- **What is needed**: Gather each line of the entries below that includes "against".

(Dataset excerpts)
Start of Block
Background: an optimization exercise with open tools, aiming at small area and a short achievable clock period. Do not read the settings as production practice. Where RTL was checked, it was by simulation tests only, not by an equivalence proof against the original. The RTL of runs 1 to 5 was laid out without a check of its function.

==> flow/design.v, too long to show whole: its modules and the start of the top module <==
// module mul32lo: 806 lines
// module KGP_RISC: 110 lines
module KGP_RISC(
        input clock,
        input rst,
        output [7:0] imem_addr,
        input [31:0] imem_data,
        output [7:0] dmem_addr,
        output [31:0] dmem_wdata,
        output dmem_we,
        input [31:0] dmem_rdata,
        output [15:0] r
    );
  // ...
==> flow/run.sh <==
#!/bin/bash
# synth_recipe.tcl (not shown) runs the flow's synth.tcl, then flattens the netlist and writes it again
# the make line also repeats each setting of config.mk as NAME=value (left out here)
make -C /OpenROAD-flow-scripts/flow DESIGN_CONFIG=/design/flow/config.mk WORK_HOME=/design/flow/orfs CLKGATE_MAP_FILE= SYNTH_SCRIPT=/design/flow/synth_recipe.tcl finish
==> flow/config.mk <==
export PLATFORM = sky130hd
export DESIGN_NAME = KGP_RISC
export DESIGN_NICKNAME = KGP_RISC
export VERILOG_FILES = /design/flow/design.v
export SDC_FILE = /design/flow/constraint.sdc
export NUM_CORES = 4
export LEC_CHECK = 0
export ABC_AREA = 1
export CAP_MARGIN = 20
export CORE_MARGIN = 2
export CORE_UTILIZATION = 40
export SLEW_MARGIN = 20
==> flow/constraint.sdc <==
create_clock -name core_clock -period 22.0 [get_ports {clock}]
set_input_delay 4.4000 -clock core_clock [delete_from_list [all_inputs] [get_ports {clock}]]
set_output_delay 4.4000 -clock core_clock [all_outputs]
set_load 0.01 [all_outputs]
==> run summary, run 1 <==
outcome=timing/DRC/antenna clean; WL final=317,000 um; Synth top area share=0.456; Post-Route M1 WL=115,000 um; post-synth top area cell=edfxtp_1; CP arrival=8.97 ns; Relative slew margins=0.125; inverters=911; CP Buf/Inv Count=8; Sum Neg Setup Slack=0 ns; final-layout fill cell count=15,928; Post-layout nets=7,605; Area Overhead vs Synth=12.5%; CTS tree=yes; Worst Setup Path Type=flop to flop; commonest cells after routing, fill and taps aside=nand2_1, edfxtp_1, inv_1, o22ai_1, nand3_1; most frequent cells after synthesis=nand2_1, edfxtp_1, inv_1; Top Layer Used=met5; post-cts repair resize count=0; cell with the largest stage delay on the worst path=nand3_2; die area=172,000 um2; Largest register FFs=1,024; met1 Use GR=0.449; met3 wire len=38,200 um; Final Util=0.453
==> run 2, diff against run 1 <==
==> flow/flow/run.sh (new file) <==
#!/bin/bash
# Standard ORFS layout (the standard.sh), with repair_timing asked to
# leave a setup margin so that it keeps improving paths well below the
# (loose) clock period. The SDC and the clock period are unchanged.
set -euo pipefail
export SETUP_SLACK_MARGIN=14
bash standard.sh synth > synth.log 2>&1
bash standard.sh finish > layout.log 2>&1
==> flow/standard.sh (new file) <==
#!/bin/bash
# synth_recipe.tcl (not shown) runs the flow's synth.tcl, then flattens the netlist and writes it again
# the make line also repeats each setting of config.mk as NAME=value (left out here)
make -C /OpenROAD-flow-scripts/flow DESIGN_CONFIG=/design/flow/config.mk WORK_HOME=/design/flow/orfs CLKGATE_MAP_FILE= SYNTH_SCRIPT=/design/flow/synth_recipe.tcl "${@:-finish}"
removed: flow/run.sh
==> run summary, run 2 <==
synth unique cells=66; Worst Setup Path Type=input port to flop; vias in the first global route=56,180; # rows=150; WL final=318,000 um (+0.56%); most frequent cells after synthesis=nand2_1, edfxtp_1, inv_1; Sum Neg Setup Slack=0 ns (unchanged); Horiz. Die Dim=415 um; cell with the largest stage delay on the worst path=clkdlybuf4s50_1; top flop regs=rf: 1024 flops, opa: 32 flops, opb: 32 flops; Place WS=13.20 ns; period utilisation layout=0.361; Most flops, register=rf; HP Class=flop to flop; synthesized area=67,500 um2; die span in y=415 um; Vias/cell=6.34; Yosys warning count=1; Area Overhead vs Synth=12.8%; Relative slew margins=0.122 (-0.00312); Tmin final=7.95 ns; fin worst setup slack=14.05 ns; Post-synth ARST share=0; top-count cell post-synth=nand2_1; Critical Path Start=imem_data[28]; Final Hold Viols=0; die area=172,000 um2 (unchanged); DR vias=60,489; Synth top area share=0.456 (unchanged); CTS Sinks=1,138; routed len/inst=33.4 um; hold_sp=e_imm[8]; Min Hold Slack=0.477 ns; syn_nets=7,497; RSZ-0062 raised after global routing=no; Slew Limit Fails=0; crit path max fanout=18; largest net degree at the start of global routing=98; Reg clk slew, reported paths=0.06 ns; number of buffers inserted by hold repair at cts=0; Max Cap Viol=0; cell area after layout=76,200 um2; most common cell after layout, fill and taps aside=nand2_1; Top FF cell, synth=edfxtp_1; top post-synthesis cells by area=edfxtp_1, nand2_1, fa_1; Post-synth EDFFs=1,024; clk_skew=0.0401 ns; Core ar.=167,000 um2; sequential area share after synthesis=0.489; Max stage delay on crit path=1.01 ns; Clock Path Buffers=3; gpl congestion=1.06; DRT antenna net count=0; CTS tree=yes; initial antenna violation count=25; reg2reg start=opb[7]; all-layer global routing usage=0.357; CP cell instances=clkdlybuf4s50_1, inv_4, nor2_8, inv_4, nand3_2, inv_2, nand2_1, nand4_1, a2111oi_0, nand3_1, nand2_1, nand2_1; Required @ worst endpoint=22.62 ns; drt first pass iters=7; DPL Wire Length=218,000 um; Placement Cell Area=72,000 um2; #FFs+latches synth=1,138; Initial DRC Count=10,593; first-pass GRT wire length=435,000 um; syn_area_per_cell=9.49 um2; CP arrival=8.56 ns (-0.41 ns); Slew @ Worst Pin=1.31 ns; Largest register FFs=1,024 (unchanged); post-synth top area cell=edfxtp_1; I/O Pins=131; Overflow after GRT=0; IO buf count=130; starting density of the core=0.403; root buffer cell=clkbuf_16; H-tree depth=3; TritonCTS Buffers=115; critical path's most frequent cell=nand2_1; maximum achievable frequency=126 MHz; outcome=timing/DRC/antenna clean; startpoint types=input port; Post-layout nets=7,615 (+0.13%); commonest cells after routing, fill and taps aside=nand2_1, edfxtp_1, inv_1, o22ai_1, nand3_1; DRC viols=0; Setup crit end kind=flop; Post-Synthesis Cells=7,111; share of cells above drive strength 1=0.0918; Final Setup Violations=0; Skew-Pair Late Insertion Delay=0.77 ns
End of Block
- **Response to the exercise**:
Background: an optimization exercise with open tools, aiming at small area and a short achievable clock period. Do not read the settings as production practice. Where RTL was checked, it was by simulation tests only, not by an equivalence proof against the original. The RTL of runs 1 to 5 was laid out without a check of its function.
==> run 2, diff against run 1 <==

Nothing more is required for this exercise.